After much urging, Johnnie promised to do as his mother wished. so the party came off at the appointed time and was violently enjoyed by all present. But Willie did not come.

“Now Johnnie, you did invite him?” asked Johnnie’s mother.

“Yes, I did. Yes, ma’am, I invited him!” answered Johnnie. “I invited him,” he added reflectively, “and I dared him to come.”

A Quarrelsome Family

Mrs. Eggerton Blunt. – “But why did you leave your last place?”

Applicant – ‘I couldn’t stand the way the mistress and master used to quarrel, mum.”

Mrs. E.B., shocked. – “Dear me! did they quarrel very much, then?”

Applicant. – “Yes, mum; when it wasn’t me an’ ’im it was me an’ ’er.”

The Extreme Penalty

She: “What do you think of his execution?”

He: “I am in favor of it.”



  1. That limerick about the young woman from Calcutta is probably the best and cleverest limerick I have ever heard.

    I’ve spent a lot of time among German speaking people, I can hear in my mind’s ear how ‘H’ would sound exactly like age.

    And the one about a woman whipping her children demonstrates how times have changed. It is shocking for us to even hear about a mother whipping her kids, more shocking than casual profanity. For our great grandparents, it didn’t raise an eyebrow.

    Comment by Mark Brown — October 18, 2008 @ 11:26 am

  2. The Christmas Idyll was hilarious.

    Comment by Coffinberry — October 18, 2008 @ 1:09 pm

  3. These jokes were published when my great-grandparents would have been in their 30s or 40s, with houses full of young children. I try to reconcile the somber formal portraits I have of those couples with the guffaws that must have resulted — they couldn’t have been that much different from me, so they must have guffawed — but it’s hard. I’m working on it.

    Comment by Ardis E. Parshall — October 18, 2008 @ 3:56 pm

  4. These are hilarious. The joke about the business woman… isn’t it also supposed to be funny because as a female she doesn’t really know how to endorse a check? I’m amazed at how pervasive the sexist humor was in the past.

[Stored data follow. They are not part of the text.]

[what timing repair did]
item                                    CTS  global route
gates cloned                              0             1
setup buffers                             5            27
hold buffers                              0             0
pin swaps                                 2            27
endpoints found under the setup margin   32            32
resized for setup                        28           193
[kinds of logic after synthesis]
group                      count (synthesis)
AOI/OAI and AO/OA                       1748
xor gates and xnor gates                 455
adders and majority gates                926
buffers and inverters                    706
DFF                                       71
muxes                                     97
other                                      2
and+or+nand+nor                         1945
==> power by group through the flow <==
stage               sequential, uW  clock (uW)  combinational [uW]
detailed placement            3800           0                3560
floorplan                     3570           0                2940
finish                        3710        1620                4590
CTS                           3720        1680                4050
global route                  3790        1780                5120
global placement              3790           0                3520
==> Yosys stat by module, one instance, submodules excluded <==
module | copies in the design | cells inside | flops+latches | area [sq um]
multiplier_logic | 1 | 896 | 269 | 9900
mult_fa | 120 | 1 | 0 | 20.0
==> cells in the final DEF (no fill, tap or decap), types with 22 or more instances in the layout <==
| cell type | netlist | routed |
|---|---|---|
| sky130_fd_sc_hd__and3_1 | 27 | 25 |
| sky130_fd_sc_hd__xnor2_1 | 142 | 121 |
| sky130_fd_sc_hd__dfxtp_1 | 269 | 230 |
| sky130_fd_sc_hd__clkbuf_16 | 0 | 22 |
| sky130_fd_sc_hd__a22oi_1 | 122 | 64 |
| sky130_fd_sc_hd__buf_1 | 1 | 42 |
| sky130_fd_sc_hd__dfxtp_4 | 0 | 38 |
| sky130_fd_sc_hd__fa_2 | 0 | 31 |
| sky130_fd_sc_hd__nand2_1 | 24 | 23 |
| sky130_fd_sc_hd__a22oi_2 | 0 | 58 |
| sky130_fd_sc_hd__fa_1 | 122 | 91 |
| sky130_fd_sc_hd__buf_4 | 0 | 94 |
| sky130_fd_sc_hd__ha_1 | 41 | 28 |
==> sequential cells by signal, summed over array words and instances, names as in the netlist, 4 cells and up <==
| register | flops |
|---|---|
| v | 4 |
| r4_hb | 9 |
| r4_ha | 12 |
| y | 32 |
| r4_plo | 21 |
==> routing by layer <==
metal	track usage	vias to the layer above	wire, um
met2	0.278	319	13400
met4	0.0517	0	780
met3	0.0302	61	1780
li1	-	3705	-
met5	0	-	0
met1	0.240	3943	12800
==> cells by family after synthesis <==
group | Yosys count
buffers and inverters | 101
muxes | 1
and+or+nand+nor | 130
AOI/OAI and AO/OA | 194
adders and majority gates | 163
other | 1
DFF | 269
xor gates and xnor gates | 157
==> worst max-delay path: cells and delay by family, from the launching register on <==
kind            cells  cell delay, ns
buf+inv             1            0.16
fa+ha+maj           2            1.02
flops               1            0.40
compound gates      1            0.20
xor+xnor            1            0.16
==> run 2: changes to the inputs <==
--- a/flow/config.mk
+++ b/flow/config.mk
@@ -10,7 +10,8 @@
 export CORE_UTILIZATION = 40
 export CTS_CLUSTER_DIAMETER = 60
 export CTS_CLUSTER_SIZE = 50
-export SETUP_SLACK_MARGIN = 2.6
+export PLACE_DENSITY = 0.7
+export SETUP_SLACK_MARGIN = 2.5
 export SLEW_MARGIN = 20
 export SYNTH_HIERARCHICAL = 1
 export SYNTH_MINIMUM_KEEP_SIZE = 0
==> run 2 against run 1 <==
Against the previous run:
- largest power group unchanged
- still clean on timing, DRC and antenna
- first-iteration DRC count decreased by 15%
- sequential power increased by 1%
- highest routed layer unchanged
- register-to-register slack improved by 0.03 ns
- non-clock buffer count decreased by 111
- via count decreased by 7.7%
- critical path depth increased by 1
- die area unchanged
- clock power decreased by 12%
Background: an optimization exercise with open tools, aiming at small area, a short achievable clock period and few clock cycles per item. Do not read the settings as production practice. Function was checked by simulation only, so behaviour that the tests miss may differ from the original.

== run A ==
==> flow/design.v (excerpt) <==
module xoodoo_nc #(
    parameter [5:0] CUT = 6'b100101
) (
    input         clk,
    input         rst,    
    input         dv,
    input  [95:0] state,
    output [95:0] out,
    output        out_valid
);
    localparam integer NST = CUT[0] + CUT[1] + CUT[2] + CUT[3] + CUT[4] + 1;
    wire [95:0] h [0:6];
    assign h[0] = state;
    genvar k;
    generate
        for (k = 0; k < 6; k = k + 1) begin : g_half
            wire [95:0] c;
            if (k % 2 == 0) begin : g_a
                xoo_theta #(.RC(k == 0 ? 32'h380 : k == 2 ? 32'hF0 : 32'h1A0))
                    u_theta (.s(h[k]), .o(c));
            end else begin : g_b
                xoo_chi u_chi (.s(h[k]), .o(c));
            end
            if (CUT[k] || k == 5) begin : g_reg
                reg [95:0] r;
                always @(posedge clk) r <= c;
                assign h[k+1] = r;
            end else begin : g_comb
                assign h[k+1] = c;
            end
        end
    endgenerate
    assign out = h[6];
    reg  [NST-1:0] v;
    wire [NST:0]   v_in = {v, dv};
    always @(posedge clk) begin
        if (rst) v <= {NST{1'b0}};
        else     v <= v_in[NST-1:0];
    end
    assign out_valid = v[NST-1];
endmodule
==> flow/config.mk <==
export PLATFORM = sky130hd
export DESIGN_NAME = xoodoo_nc
export DESIGN_NICKNAME = xoodoo_nc
export VERILOG_FILES = /design/flow/design.v
export SDC_FILE = /design/flow/constraint.sdc
export NUM_CORES = 4
export LEC_CHECK = 0
export CAP_MARGIN = 20
export CORE_MARGIN = 2
export CORE_UTILIZATION = 40
export SETUP_SLACK_MARGIN = 4.5
export SLEW_MARGIN = 20
export SYNTH_HIERARCHICAL = 1
==> flow/constraint.sdc <==
create_clock -name core_clock -period 7.0 [get_ports {clk}]
set_input_delay 1.4000 -clock core_clock [delete_from_list [all_inputs] [get_ports {clk}]]
set_output_delay 1.4000 -clock core_clock [all_outputs]
set_load 0.01 [all_outputs]
standard.sh (not shown) runs the stock make flow with config.mk's settings and CLKGATE_MAP_FILE= SYNTH_SCRIPT=/design/flow/synth_recipe.tcl, a recipe that flattens the netlist after the stock synthesis.
==> flow/flow/run.sh <==
#!/bin/bash
# The standard layout, with plain buffers (not delay cells) on the ports.
set -euo pipefail
bash standard.sh "BUFFER_PORTS_ARGS=-buffer_cell sky130_fd_sc_hd__buf_2" finish > standard.log 2>&1
Testbench counts of run A, summed over its fixed seeds: cycles 16,016, items 16,000.
For run B, these inputs were changed with respect to run A:
==> flow/flow/run.sh <==
#!/bin/bash
# The standard layout, with plain buffers (not delay cells) on the ports and
# no dummy loads in the clock tree.
set -euo pipefail
bash standard.sh "BUFFER_PORTS_ARGS=-buffer_cell sky130_fd_sc_hd__buf_2" \
  "CTS_ARGS=-sink_clustering_enable -repair_clock_nets -dont_use_dummy_load -sink_clustering_size 30 -sink_clustering_max_diameter 120" \
  finish > standard.log 2>&1
Results
- The final layout from run B, which completed every stage, passed the timing, design-rule and antenna checks at the end of the flow.
- [run B vs run A] filler-free cell count of the finished design: lower in run B
- Sum of buffers and inverters on the critical path: run A vs run B identical
- Diff run B..run A | final critical-path share of the clock period | negligible
- Compared run A against run B; final worst setup slack within noise.
- Between run A and run B, clock-cell share of area decreased.
For run C, these inputs were changed with respect to run B:
- a deleted SETUP_SLACK_MARGIN that had been 4.5
==> flow/flow/run.sh <==
#!/bin/bash
# The standard layout, with plain buffers (not delay cells) on the ports.
set -euo pipefail
bash standard.sh "BUFFER_PORTS_ARGS=-buffer_cell sky130_fd_sc_hd__buf_2" finish > standard.log 2>&1
## What came out
Comparing run C and run B, the higher final area is on run B. Diff run B -> run C: wire length on met3 moved up; global-route usage moved up. Delta (run C minus run B): headroom to the max-slew limit fell 2.5 points, post-detailed-route via-to-cell ratio rose about 0.37%.
Input-level comparison between run D and run C:
- an added SETUP_SLACK_MARGIN of 4.6
- an added CTS_CLUSTER_SIZE of 25
- an added CTS_CLUSTER_DIAMETER of 100
### Flow results
Having completed the whole flow, run D delivered a layout that passed the timing, design-rule and antenna checks.
The clock buffer count in the final layout in run D sits 26 below the value recorded for run C.
Net count of the mapped netlist came out exactly the same in run D and run C.
Re routed metal-1 wirelength: run D is about 0.5% down on run C.
Against run C, run D reports a filler-free cell count of the finished design that is higher.
Compared with run C, run D shows a final wirelength that is 2.0% higher.
Run D ended up with dfxtp_1 as its slowest stage cell on the critical path; run C ended up with xnor2_1.


Setup of v43:
Another version of the RTL of xoodoo_nc (not shown whole).
Size in the first run: roughly 1300 cells after synthesis, roughly 200 I/O pins, ~0.014 sq mm of cells after synthesis.
export LEC_CHECK = 0
export CAP_MARGIN = 20
export CORE_MARGIN = 2
export CORE_UTILIZATION = 60
export CTS_CLUSTER_DIAMETER = 100
export CTS_CLUSTER_SIZE = 25
export PLACE_DENSITY = 0.7
export SETUP_SLACK_MARGIN = 4.5
export SLEW_MARGIN = 20
export SYNTH_HIERARCHICAL = 1
create_clock -name core_clock -period 7.0 [get_ports {clk}]
==> flow/flow/run.sh <==
#!/bin/bash
# The standard layout, with plain buffers (not delay cells) on the ports.
set -euo pipefail
bash standard.sh "BUFFER_PORTS_ARGS=-buffer_cell sky130_fd_sc_hd__buf_1" finish > standard.log 2>&1
No stage failed in v43, and the final checks on the layout all came back clean.
Testbench counts of v43, summed over its fixed seeds: cycles 16,016, items 16,000.
[inputs] v23 vs v43
- changing PLACE_DENSITY from 0.7 to 0.85
- changing CORE_UTILIZATION from 60 to 75
==> flow/flow/run.sh <==
#!/bin/bash
# The standard layout, with plain buffers (not delay cells) on the ports.
set -euo pipefail
bash standard.sh "BUFFER_PORTS_ARGS=-buffer_cell sky130_fd_sc_hd__buf_2" finish > standard.log 2>&1
Notes after the runs:
v43 finished every stage and its layout cleared the timing, design-rule and antenna checks.
Flow for v23 halted at 5_1_grt, error code DPL-0033.
Compared with v43, v23 shows a lower quantity of gates resized following cts.
Diff v43 -> v23 | horizontal die dimension | down by more than 10%
Per the comparison of v23 with v43, cell count after placement dropped 56, xor and xnor area share after synthesis barely changed, setup slack at placement picked up an extra 0.044 ns, detailed-placement wirelength estimate shows a reduction of about 7%.
Diff v43 -> v23 | die boundary height | decrease of 10%
Inputs modified between v23 and v52:
- PLACE_DENSITY removed (was 0.85)
- CORE_UTILIZATION changed from 75 to 40
### Flow results
Of v23 and v52, only v23 never reached the final stage.
From v23 to v52 the numbers moved as follows: total placed instance area +1.8%, top-level port count ~0 delta, sequential share of the synthesized area ~0 delta, deepest clock path buffer count ~0 delta.

[what the ideal ports hide]
No port has a modelled driver above. Below, the same layouts with a new extraction and two added sets of constraints. Step 1 assumes that a clkbuf_16 drives the clock port and a buf_2 every other input. Step 2 moves the port delays by t, midway between the first and last clock arrival at a register: inputs arrive t later, outputs are due t later. That takes back most of the time a late clock gives input paths. a / b / c = no drivers / after step 1 / after step 2; a / b = the first two.
| run | shift t [ns] | setup slack, ns | worst setup path at the end |
|---|---|---|---|
| run A | 0.619 | 4.557 / 4.510 / 4.055 | input to register |
| run B | 0.546 | 4.555 / 4.555 / 4.093 | input to register |
| run C | 0.621 | 4.189 / 4.189 / 4.010 | input to register |
| run D | 0.556 | 4.618 / 4.583 / 4.105 | input to register |
| v43 | 0.548 | 4.471 / 4.471 / 4.117 | input to register |
| v52 | 0.542 | 4.532 / 4.552 / 4.023 | input to register |
After both steps setup and hold are still met in every run listed. For run D, which loses most, drivers alone change the setup slack by -0.035 ns; drivers and shift together by -0.513 ns.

That really does show that we’re making progress, even if it seems agonizingly slow sometimes. =)

    Comment by Tatiana — October 18, 2008 @ 8:24 pm

  5. The execution joke reminds me of something I heard Mohandas Gandhi once said when asked what he thought of Western Civilization, “I think it would be a good idea.”

    Comment by Tatiana — October 18, 2008 @ 8:26 pm

  6. #2 – Ditto.

    These might be my favorite so far.